What you need to do
An exact copy of all entries is the expected answer.

Supplied information

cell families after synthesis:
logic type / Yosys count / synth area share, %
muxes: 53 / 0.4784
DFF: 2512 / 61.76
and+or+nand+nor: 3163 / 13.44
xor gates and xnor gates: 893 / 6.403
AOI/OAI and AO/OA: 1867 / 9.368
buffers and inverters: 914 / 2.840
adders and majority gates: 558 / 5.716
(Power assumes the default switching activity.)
**config.mk**
```make
export PLATFORM = sky130hd
export DESIGN_NAME = lru_tag_cache_top
export DESIGN_NICKNAME = d
export VERILOG_FILES = /design/src/rtl/core/ltc_pkg.sv /design/src/rtl/core/ltc_datapath.sv /design/src/rtl/core/ltc_ctrl.sv /design/src/rtl/core/lru_tag_cache_top.sv
export VERILOG_INCLUDE_DIRS = /design/src /design/src/rtl/core
export SDC_FILE = /design/constraint.sdc
export NUM_CORES = 1
export LEC_CHECK = 0
export BUFFER_PORTS_ARGS = -buffer_cell sky130_fd_sc_hd__buf_2
export CAP_MARGIN = 20
export CORE_UTILIZATION = 50
export DETAILED_ROUTE_END_ITERATION = 16
export HOLD_SLACK_MARGIN = 0.12
export PLACE_DENSITY_LB_ADDON = 0.1
export SLEW_MARGIN = 25
export SYNTH_ARGS = -nofsm -noshare
export SYNTH_HDL_FRONTEND = slang
export SYNTH_SLANG_ARGS = --single-unit
```
**constraint.sdc**
```tcl
create_clock -name clk -period 7.65 [get_ports clk]
set_input_delay 0 -clock clk [delete_from_list [all_inputs] [get_ports clk]]
set_output_delay 0 -clock clk [all_outputs]
set_load 0.005 [all_outputs]
```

Response for this exercise
cell families after synthesis:
logic type / Yosys count / synth area share, %
muxes: 53 / 0.4784
DFF: 2512 / 61.76
and+or+nand+nor: 3163 / 13.44
xor gates and xnor gates: 893 / 6.403
AOI/OAI and AO/OA: 1867 / 9.368
buffers and inverters: 914 / 2.840
adders and majority gates: 558 / 5.716
(Power assumes the default switching activity.)
**config.mk**
```make
export PLATFORM = sky130hd
export DESIGN_NAME = lru_tag_cache_top
export DESIGN_NICKNAME = d
export VERILOG_FILES = /design/src/rtl/core/ltc_pkg.sv /design/src/rtl/core/ltc_datapath.sv /design/src/rtl/core/ltc_ctrl.sv /design/src/rtl/core/lru_tag_cache_top.sv
export VERILOG_INCLUDE_DIRS = /design/src /design/src/rtl/core
export SDC_FILE = /design/constraint.sdc
export NUM_CORES = 1
export LEC_CHECK = 0
export BUFFER_PORTS_ARGS = -buffer_cell sky130_fd_sc_hd__buf_2
export CAP_MARGIN = 20
export CORE_UTILIZATION = 50
export DETAILED_ROUTE_END_ITERATION = 16
export HOLD_SLACK_MARGIN = 0.12
export PLACE_DENSITY_LB_ADDON = 0.1
export SLEW_MARGIN = 25
export SYNTH_ARGS = -nofsm -noshare
export SYNTH_HDL_FRONTEND = slang
export SYNTH_SLANG_ARGS = --single-unit
```
**constraint.sdc**
```tcl
create_clock -name clk -period 7.65 [get_ports clk]
set_input_delay 0 -clock clk [delete_from_list [all_inputs] [get_ports clk]]
set_output_delay 0 -clock clk [all_outputs]
set_load 0.005 [all_outputs]
```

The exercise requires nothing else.